» **EXCERPTED DATA**:
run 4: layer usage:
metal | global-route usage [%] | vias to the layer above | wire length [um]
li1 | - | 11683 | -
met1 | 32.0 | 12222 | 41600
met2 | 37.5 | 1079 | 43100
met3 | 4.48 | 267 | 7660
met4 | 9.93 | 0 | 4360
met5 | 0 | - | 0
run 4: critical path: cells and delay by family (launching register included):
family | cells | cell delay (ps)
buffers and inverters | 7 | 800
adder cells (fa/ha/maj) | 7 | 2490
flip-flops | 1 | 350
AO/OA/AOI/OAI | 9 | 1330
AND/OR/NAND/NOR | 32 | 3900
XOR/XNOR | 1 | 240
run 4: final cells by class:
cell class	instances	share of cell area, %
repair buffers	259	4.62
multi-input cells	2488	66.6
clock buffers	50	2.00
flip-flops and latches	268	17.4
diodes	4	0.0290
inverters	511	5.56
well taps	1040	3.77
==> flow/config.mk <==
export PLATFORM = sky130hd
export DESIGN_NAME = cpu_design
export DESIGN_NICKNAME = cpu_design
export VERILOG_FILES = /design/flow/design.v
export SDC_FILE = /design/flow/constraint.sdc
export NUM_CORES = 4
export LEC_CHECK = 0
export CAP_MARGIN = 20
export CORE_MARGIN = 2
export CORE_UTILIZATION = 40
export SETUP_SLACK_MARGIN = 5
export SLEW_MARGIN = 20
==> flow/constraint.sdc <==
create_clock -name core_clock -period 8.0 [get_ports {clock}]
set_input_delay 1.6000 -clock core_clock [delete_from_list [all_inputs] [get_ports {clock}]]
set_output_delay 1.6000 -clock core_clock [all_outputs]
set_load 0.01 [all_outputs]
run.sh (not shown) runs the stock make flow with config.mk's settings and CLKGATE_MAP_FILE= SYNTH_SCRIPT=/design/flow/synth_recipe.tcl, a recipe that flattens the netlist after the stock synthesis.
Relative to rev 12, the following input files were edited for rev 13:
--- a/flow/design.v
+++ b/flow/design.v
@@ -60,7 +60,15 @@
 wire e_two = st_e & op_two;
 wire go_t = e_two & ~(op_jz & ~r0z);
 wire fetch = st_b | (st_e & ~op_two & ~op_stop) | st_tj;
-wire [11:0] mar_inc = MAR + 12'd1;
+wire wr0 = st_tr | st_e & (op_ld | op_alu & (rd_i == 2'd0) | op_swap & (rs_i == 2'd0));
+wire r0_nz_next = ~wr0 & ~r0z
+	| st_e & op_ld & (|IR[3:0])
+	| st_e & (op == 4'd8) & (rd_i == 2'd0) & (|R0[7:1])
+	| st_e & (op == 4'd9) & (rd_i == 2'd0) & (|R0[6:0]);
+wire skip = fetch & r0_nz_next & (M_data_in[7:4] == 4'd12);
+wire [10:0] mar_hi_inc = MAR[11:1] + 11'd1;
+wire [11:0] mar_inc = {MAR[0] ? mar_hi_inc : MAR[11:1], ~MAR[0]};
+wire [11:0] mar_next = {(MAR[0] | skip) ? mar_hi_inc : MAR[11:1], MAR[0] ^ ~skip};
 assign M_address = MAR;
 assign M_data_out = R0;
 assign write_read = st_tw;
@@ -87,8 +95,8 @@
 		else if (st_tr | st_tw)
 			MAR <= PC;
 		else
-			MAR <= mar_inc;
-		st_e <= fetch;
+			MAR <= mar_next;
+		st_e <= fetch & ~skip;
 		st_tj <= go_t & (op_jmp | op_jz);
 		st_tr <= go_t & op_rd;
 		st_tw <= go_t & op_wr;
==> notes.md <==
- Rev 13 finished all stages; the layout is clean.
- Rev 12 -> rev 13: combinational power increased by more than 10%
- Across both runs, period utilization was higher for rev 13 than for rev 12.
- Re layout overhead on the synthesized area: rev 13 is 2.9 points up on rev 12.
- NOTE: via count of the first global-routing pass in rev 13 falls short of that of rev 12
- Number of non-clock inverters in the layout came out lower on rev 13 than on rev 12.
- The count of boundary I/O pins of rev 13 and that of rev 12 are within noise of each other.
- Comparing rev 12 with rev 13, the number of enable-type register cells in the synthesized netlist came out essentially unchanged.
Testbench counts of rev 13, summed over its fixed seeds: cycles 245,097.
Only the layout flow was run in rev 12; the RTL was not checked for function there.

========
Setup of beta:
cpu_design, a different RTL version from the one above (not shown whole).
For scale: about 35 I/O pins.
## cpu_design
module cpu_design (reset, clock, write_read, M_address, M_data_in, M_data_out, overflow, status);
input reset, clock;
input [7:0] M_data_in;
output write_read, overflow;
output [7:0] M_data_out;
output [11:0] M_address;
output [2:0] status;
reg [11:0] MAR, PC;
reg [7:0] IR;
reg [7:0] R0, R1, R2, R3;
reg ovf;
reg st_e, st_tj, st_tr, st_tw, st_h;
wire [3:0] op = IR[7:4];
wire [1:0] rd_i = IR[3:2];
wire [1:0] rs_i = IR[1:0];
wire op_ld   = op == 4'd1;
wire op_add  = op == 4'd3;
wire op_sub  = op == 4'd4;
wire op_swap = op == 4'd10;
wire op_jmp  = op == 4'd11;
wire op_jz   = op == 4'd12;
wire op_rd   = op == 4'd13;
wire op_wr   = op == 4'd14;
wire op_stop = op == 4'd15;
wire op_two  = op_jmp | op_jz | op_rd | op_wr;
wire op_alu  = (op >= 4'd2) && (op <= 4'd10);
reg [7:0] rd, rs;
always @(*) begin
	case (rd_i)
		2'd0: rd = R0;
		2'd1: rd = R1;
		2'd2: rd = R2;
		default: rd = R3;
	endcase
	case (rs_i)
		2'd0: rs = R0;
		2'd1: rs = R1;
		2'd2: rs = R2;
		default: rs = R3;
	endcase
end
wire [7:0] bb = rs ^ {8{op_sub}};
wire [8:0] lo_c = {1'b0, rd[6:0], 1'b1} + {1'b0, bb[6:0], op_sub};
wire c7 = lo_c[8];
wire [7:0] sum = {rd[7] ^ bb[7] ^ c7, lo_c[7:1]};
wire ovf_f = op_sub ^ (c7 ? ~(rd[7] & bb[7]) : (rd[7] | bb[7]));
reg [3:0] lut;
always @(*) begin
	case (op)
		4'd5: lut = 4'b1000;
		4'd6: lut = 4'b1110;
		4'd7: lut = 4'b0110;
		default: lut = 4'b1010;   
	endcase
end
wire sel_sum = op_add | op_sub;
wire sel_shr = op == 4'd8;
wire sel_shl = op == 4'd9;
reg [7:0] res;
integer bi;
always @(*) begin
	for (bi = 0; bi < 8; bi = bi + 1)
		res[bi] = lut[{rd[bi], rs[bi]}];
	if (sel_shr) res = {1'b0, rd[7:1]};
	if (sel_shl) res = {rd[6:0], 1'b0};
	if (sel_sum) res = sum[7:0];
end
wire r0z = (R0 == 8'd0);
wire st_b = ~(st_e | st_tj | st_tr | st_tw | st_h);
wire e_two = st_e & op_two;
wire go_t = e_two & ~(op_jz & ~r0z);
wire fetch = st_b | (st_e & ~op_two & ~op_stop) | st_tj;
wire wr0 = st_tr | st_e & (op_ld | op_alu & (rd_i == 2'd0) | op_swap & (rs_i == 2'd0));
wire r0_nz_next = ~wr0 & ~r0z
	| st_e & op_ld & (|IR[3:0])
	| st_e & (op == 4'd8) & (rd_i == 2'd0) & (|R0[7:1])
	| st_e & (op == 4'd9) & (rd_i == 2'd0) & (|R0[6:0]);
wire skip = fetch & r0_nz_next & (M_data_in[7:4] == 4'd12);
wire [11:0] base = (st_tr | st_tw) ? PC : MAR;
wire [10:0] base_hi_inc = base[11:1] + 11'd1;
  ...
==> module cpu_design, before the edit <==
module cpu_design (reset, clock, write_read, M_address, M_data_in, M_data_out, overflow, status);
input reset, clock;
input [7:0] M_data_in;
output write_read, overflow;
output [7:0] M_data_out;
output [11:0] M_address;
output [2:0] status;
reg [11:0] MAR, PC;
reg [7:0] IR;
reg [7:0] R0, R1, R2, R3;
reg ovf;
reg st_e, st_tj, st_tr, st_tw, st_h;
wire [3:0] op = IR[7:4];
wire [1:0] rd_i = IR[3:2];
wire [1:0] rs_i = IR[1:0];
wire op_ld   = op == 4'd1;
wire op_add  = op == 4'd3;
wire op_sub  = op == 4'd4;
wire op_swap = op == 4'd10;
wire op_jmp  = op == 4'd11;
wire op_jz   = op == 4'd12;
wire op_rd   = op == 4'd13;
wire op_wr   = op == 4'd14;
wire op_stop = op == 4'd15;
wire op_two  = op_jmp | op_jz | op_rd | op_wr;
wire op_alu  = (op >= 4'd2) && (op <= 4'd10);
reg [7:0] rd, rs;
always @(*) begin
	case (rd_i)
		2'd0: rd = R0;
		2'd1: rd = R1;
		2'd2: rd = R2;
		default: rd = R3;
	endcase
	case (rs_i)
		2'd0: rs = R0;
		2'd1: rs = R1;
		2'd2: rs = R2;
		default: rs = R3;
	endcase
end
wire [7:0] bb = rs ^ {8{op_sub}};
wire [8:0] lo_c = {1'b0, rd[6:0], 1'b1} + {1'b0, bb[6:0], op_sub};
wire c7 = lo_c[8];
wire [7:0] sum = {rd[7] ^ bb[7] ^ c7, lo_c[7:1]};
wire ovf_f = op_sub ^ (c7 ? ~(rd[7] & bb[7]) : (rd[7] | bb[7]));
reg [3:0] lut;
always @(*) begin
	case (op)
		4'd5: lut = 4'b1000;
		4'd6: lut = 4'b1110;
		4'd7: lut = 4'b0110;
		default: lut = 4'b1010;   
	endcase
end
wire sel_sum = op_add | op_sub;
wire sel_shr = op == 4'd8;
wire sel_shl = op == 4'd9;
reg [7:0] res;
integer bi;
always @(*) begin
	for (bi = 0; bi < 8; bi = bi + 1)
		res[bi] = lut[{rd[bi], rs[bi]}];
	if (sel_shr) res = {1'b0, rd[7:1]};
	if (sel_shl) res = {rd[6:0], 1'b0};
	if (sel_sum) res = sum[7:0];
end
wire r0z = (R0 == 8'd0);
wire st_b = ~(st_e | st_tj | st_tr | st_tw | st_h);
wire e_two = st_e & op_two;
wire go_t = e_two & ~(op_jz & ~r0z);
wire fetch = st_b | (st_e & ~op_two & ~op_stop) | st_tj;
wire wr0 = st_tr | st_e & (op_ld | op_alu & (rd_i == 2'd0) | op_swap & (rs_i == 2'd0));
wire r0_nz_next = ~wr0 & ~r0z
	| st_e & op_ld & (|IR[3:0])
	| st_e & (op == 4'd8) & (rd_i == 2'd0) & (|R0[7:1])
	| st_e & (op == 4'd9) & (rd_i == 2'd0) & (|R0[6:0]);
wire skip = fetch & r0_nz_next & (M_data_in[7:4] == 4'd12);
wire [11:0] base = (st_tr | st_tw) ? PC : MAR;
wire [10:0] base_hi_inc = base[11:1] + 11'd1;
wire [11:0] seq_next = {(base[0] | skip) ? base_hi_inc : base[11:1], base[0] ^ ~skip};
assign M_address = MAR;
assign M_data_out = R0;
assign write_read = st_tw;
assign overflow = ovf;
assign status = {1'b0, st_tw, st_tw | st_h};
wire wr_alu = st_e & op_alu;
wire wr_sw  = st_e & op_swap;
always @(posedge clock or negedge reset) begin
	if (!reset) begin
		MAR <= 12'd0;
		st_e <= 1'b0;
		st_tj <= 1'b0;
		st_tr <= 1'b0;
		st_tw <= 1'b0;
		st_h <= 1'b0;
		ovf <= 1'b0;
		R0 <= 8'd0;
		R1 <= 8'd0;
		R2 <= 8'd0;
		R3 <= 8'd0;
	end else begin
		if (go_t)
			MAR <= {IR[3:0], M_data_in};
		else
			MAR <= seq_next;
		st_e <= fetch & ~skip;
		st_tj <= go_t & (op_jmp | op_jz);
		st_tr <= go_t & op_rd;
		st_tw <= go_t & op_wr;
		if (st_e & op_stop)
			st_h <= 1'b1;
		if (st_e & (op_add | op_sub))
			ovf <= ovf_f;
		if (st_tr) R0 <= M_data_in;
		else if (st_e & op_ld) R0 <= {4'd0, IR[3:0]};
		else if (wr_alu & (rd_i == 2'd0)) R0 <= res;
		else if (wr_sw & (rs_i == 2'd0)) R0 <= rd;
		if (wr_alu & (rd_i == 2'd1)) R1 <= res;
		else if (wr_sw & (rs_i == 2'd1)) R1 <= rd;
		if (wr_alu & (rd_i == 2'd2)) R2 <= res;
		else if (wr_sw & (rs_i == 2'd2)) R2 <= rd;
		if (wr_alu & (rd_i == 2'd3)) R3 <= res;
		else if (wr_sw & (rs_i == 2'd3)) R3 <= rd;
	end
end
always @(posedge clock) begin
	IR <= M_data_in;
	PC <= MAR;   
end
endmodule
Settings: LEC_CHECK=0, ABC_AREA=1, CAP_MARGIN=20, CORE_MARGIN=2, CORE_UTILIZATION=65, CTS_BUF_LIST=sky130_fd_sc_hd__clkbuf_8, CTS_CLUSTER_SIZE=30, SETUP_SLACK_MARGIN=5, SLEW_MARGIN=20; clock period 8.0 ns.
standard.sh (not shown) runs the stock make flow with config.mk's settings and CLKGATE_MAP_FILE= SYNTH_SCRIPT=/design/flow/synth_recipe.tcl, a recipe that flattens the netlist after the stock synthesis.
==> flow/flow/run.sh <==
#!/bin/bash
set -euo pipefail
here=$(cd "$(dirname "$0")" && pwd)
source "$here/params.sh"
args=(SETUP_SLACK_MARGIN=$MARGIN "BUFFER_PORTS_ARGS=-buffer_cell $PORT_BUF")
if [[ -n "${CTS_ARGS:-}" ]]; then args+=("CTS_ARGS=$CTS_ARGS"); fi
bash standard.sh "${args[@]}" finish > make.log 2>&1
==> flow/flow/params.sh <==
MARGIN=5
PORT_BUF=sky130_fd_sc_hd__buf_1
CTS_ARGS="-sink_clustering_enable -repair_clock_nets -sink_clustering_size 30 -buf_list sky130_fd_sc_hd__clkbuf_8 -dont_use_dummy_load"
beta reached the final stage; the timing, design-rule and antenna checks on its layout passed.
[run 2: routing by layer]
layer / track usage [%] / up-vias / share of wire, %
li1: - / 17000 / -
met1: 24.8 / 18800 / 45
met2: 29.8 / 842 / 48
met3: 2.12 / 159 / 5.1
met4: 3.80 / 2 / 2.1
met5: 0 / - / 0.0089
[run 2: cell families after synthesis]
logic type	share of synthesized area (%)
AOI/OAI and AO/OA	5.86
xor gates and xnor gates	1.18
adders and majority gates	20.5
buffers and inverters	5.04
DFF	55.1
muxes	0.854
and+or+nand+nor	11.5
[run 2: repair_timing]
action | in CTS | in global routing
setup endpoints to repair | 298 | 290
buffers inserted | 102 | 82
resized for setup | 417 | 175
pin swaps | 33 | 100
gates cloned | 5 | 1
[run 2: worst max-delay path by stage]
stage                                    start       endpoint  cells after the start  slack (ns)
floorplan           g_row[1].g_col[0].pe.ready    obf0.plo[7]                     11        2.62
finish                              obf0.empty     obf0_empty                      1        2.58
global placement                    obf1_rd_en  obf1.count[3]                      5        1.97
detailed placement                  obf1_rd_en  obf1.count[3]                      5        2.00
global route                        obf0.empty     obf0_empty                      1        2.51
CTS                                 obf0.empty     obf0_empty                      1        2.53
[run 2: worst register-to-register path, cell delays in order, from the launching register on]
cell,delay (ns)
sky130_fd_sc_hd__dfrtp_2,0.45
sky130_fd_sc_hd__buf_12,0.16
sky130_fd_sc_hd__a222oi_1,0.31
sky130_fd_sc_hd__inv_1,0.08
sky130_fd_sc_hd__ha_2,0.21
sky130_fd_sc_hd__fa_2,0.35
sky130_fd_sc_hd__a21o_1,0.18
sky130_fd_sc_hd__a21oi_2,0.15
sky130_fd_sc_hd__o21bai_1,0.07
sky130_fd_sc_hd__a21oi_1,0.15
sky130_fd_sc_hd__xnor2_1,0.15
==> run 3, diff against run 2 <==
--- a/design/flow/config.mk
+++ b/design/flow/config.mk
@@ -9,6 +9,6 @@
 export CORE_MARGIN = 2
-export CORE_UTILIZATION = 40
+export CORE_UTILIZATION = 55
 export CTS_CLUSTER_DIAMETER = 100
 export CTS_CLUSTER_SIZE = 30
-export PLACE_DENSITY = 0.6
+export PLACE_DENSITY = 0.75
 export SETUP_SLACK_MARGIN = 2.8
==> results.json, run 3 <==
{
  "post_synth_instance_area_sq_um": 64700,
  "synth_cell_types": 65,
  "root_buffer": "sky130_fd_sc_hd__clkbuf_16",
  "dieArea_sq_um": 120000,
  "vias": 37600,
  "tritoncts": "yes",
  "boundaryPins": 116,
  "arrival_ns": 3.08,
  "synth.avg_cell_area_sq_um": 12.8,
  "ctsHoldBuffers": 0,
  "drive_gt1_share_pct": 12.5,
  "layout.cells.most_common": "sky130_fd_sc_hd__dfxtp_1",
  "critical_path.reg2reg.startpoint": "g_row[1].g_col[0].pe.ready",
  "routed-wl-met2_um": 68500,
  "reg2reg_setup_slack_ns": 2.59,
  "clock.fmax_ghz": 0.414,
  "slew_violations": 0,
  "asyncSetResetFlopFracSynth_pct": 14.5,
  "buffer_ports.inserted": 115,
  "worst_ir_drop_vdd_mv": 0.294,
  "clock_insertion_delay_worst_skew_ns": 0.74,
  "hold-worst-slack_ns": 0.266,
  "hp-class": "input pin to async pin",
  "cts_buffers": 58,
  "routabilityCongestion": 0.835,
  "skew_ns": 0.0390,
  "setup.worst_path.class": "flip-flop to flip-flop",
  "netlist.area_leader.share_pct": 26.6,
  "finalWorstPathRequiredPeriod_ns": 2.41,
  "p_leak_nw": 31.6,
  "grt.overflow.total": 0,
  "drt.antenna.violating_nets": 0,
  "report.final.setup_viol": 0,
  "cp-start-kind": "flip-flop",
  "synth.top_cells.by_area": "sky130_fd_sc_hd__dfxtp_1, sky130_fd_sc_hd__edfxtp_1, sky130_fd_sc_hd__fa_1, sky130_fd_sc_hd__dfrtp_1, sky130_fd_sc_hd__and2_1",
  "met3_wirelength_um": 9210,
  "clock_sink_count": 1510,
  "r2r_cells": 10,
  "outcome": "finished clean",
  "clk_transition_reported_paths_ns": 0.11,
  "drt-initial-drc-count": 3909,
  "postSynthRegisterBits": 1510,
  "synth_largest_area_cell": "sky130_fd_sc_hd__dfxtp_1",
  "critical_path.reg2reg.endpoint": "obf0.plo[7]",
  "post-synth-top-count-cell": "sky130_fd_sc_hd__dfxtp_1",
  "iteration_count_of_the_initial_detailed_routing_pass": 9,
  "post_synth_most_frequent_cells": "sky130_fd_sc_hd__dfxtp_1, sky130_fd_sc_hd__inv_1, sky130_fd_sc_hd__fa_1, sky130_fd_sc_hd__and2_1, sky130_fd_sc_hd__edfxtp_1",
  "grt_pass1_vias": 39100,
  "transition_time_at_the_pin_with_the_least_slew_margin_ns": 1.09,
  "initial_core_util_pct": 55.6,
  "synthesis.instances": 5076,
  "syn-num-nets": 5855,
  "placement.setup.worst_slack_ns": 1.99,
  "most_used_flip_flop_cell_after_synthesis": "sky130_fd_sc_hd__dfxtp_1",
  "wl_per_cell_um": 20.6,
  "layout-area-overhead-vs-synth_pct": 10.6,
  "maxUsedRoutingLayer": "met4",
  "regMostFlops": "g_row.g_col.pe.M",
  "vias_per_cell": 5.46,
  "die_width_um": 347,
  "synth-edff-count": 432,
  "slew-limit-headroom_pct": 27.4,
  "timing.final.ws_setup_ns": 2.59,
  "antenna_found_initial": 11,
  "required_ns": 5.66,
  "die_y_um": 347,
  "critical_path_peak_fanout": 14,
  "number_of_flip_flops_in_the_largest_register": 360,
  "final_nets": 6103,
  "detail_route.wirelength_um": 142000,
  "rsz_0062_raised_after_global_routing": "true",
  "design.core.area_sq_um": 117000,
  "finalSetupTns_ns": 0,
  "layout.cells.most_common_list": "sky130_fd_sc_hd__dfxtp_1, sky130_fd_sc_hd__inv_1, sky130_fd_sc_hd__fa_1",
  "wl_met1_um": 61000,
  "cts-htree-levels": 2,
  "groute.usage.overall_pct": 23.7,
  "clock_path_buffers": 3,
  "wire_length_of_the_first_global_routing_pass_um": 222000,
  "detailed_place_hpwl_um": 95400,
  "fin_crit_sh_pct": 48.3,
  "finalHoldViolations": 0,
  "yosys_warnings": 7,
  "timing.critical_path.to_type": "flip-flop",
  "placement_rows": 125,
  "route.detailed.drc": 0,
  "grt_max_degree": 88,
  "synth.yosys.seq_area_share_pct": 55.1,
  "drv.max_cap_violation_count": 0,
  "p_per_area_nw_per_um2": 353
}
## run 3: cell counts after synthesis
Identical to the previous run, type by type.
Context: an optimization exercise on an open-source flow, tuned for small area and a short achievable clock period. The choices shown serve that exercise and are no tape-out recipe.
The RTL was checked by simulation tests, not by an equivalence proof against the original design.

## the baseline
==> flow/design.v (excerpt) <==
module PPCPU (
    input Clk,
    input Clrn,
    output [31:0] imem_addr,
    input  [31:0] imem_data,
    output        dmem_we,
    output        dmem_re,
    output [31:0] dmem_addr,
    output [31:0] dmem_wdata,
    input  [31:0] dmem_rdata,
    output        wb_we,
    output [ 4:0] wb_rw,
    output [31:0] wb_data
);
  reg  [31:2] if_pc;
  reg  [31:0] if_inst;
  reg  [31:0] id_inst;
  reg  [3:0]  id_rsh, id_rth;
  reg  [7:0]  id_rsl, id_rtl;
  reg         stall_r;   
  reg         stall_rr;  
  reg  [31:0] ex_a, ex_b;
  reg  [15:0] ex_imm;
  reg         ex_immhi;
  reg  [31:2] ex_tgt;
  reg  [ 4:0] ex_rw;
  reg ex_regwr, ex_lw, ex_sw, ex_br, ex_j;
  reg ex_alusrc, ex_fma;
  reg ex_alusrc_h, ex_fma_h, ex_sum_h, ex_or_h, ex_tsel_h;
  reg ex_bm, ex_bmi, ex_bsr, ex_bm_h, ex_bmi_h, ex_br_h;
  reg ex_sub, ex_or, ex_slt, ex_sig, ex_ovc, ex_sum, ex_tsel;
  reg  [31:0] mem_alu, mem_sd;
  reg  [ 4:0] mem_rw;
  reg mem_regwr, mem_lw, mem_sw, mem_pcsrc, mem_ov;
  reg  [31:0] wr_data;
  reg  [ 4:0] wr_rw;
  reg         wr_we;
  wire [31:0] rf [1:31];
  wire flush = !Clrn | mem_pcsrc;
  wire [31:0] wrdata_n = mem_lw ? dmem_rdata : mem_alu;
  wire        mem_we_eff = mem_regwr & ~mem_ov;
  wire [5:0] op = id_inst[31:26];
  wire [5:0] fn = id_inst[5:0];
  wire [4:0] id_rs = id_inst[25:21];
  wire [4:0] id_rt = id_inst[20:16];
  wire [4:0] id_rd = id_inst[15:11];
  wire d_r     = op == 6'b000000;
  wire d_ori   = op == 6'b001101;
  wire d_addiu = op == 6'b001001;
  wire d_lw    = op == 6'b100011;
  wire d_sw    = op == 6'b101011;
  wire d_beq   = op == 6'b000100;
  wire d_j     = op == 6'b000010;
  wire d_regwr  = d_r | d_ori | d_addiu | d_lw;
  wire d_alusrc = d_ori | d_addiu | d_lw | d_sw;
  wire d_extop  = d_addiu | d_lw | d_sw;
  wire [2:0] aluctr_r = {!fn[2] & fn[1],
                         fn[3] & !fn[2] & fn[1],
                         !fn[3] & !fn[2] & !fn[0] | !fn[2] & fn[1] & !fn[0]};
  wire [2:0] aluctr = d_r ? aluctr_r : {d_beq, d_ori, 1'b0};
  wire [31:1] sel_a, sel_b;
  wire [31:0] rf_a, rf_b;
  genvar gr, gb;
  generate
    for (gr = 1; gr < 32; gr = gr + 1) begin : g_dec
  ...
clock: 13.0 ns
lec_check: 0
cap_margin: 20
core_margin: 2
core_utilization: 45
cts_buf_list: sky130_fd_sc_hd__clkbuf_16
cts_cluster_diameter: 100
cts_cluster_size: 24
gpl_timing_driven: 0
slew_margin: 20
synth_hierarchical: 1
standard.sh (not shown) runs the stock make flow with config.mk's settings and CLKGATE_MAP_FILE= SYNTH_SCRIPT=/design/flow/synth_recipe.tcl, a recipe that flattens the netlist after the stock synthesis.
==> flow/flow/run.sh <==
#!/bin/bash
# Layout flow: the standard ORFS flow (standard.sh, synthesis unchanged)
# with a setup-slack margin so that timing repair aims below the clock
# period, and plain buf_2 cells as the port buffers. The clock period and
# all constraints are the standard flow's own.
export SETUP_SLACK_MARGIN=9
export BUFFER_PORTS_ARGS="-buffer_cell sky130_fd_sc_hd__buf_2"
bash standard.sh > standard.log 2>&1
Edits applied to the flow inputs when going from the baseline to the candidate:
diff --git a/flow/config.mk b/flow/config.mk
--- a/flow/config.mk
+++ b/flow/config.mk
@@ -7,5 +7,5 @@
 export LEC_CHECK = 0
-export CAP_MARGIN = 20
+export CAP_MARGIN = 5
 export CORE_MARGIN = 2
-export CORE_UTILIZATION = 45
+export CORE_UTILIZATION = 55
 export CTS_BUF_LIST = sky130_fd_sc_hd__clkbuf_16
@@ -13,4 +13,3 @@
 export CTS_CLUSTER_SIZE = 24
-export GPL_TIMING_DRIVEN = 0
-export SLEW_MARGIN = 20
+export SLEW_MARGIN = 5
 export SYNTH_HIERARCHICAL = 1
## What came out
- Sequential cell area across the baseline and the candidate: no real change.
- The baseline and the candidate ended up with roughly the same final-layout clock-cell area share.
- Taking the baseline as the reference, in the candidate routed wire length saw a decrease; met3 wire length saw an increase; core utilization saw an increase; post-layout instance area saw a decrease; hold violation total from the final report saw little to no change.
- Delta(final worst-path setup slack, the candidate - the baseline) < 0
- Compared to the baseline, the candidate has overall die area 18% lower.

---

== JK ==
Starting RTL as in the previous note.
## PPCPU
module PPCPU (
    input Clk,
    input Clrn,
    output [31:0] imem_addr,
    input  [31:0] imem_data,
    output        dmem_we,
    output        dmem_re,
    output [31:0] dmem_addr,
    output [31:0] dmem_wdata,
    input  [31:0] dmem_rdata,
    output        wb_we,
    output [ 4:0] wb_rw,
    output [31:0] wb_data
);
clock: 13.0 ns
lec_check: 0
cap_margin: 20
core_margin: 2
core_utilization: 45
cts_buf_list: sky130_fd_sc_hd__clkbuf_16
cts_cluster_diameter: 100
cts_cluster_size: 24
slew_margin: 20
synth_hierarchical: 1
Scripts as last shown in full above: flow/flow/run.sh
No stage failed in JK, and the final checks on the layout all came back clean.
[inputs] MS vs JK
Settings: swapping 20 for 5 in CAP_MARGIN; swapping 20 for 5 in SLEW_MARGIN.
Findings:
- Diff JK -> MS: flip-flop and latch count stayed essentially flat; count of mapped cells out of synthesis stayed essentially flat; number of distinct library cell variants in the gate-level netlist after synthesis stayed essentially flat; number of search-and-repair iterations in the first detailed-routing pass stayed essentially flat.

==> what the ideal ports hide <==
How much do the figures lean on ideal ports? The routed layouts below were timed once more, with nothing changed but the port constraints.
Step 1, drivers: a clkbuf_16 drives Clk and a buf_2 each remaining input, both assumed.
Step 2 adds t to the input delays and takes it off the output delays; t is the mean of the earliest and latest rising clock arrival at the registers after step 1. Input paths then give back, and output paths get back, about the clock's delay inside the block.
Three values: ideal, step 1, step 2; two values: the first two.
run	t, ns	slack for setup (ns)	slew at the worst register clock pin (ns)
the baseline	0.761	9.022 / 8.943 / 8.464	0.11 / 0.11
the candidate	0.754	8.988 / 8.907 / 8.566	0.10 / 0.10
JK	0.762	9.013 / 8.939 / 8.806	0.11 / 0.11
MS	0.762	9.013 / 8.939 / 8.806	0.11 / 0.11
After both steps setup and hold are still met in every run listed. For the baseline, which loses most, drivers alone change the setup slack by -0.079 ns; drivers and shift together by -0.558 ns.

» **PROBLEM STATEMENT**: Look through the entries above and report each line where the string "overhead" occurs.

» **RESPONSE AREA**:
- Re layout overhead on the synthesized area: rev 13 is 2.9 points up on rev 12.
  "layout-area-overhead-vs-synth_pct": 10.6,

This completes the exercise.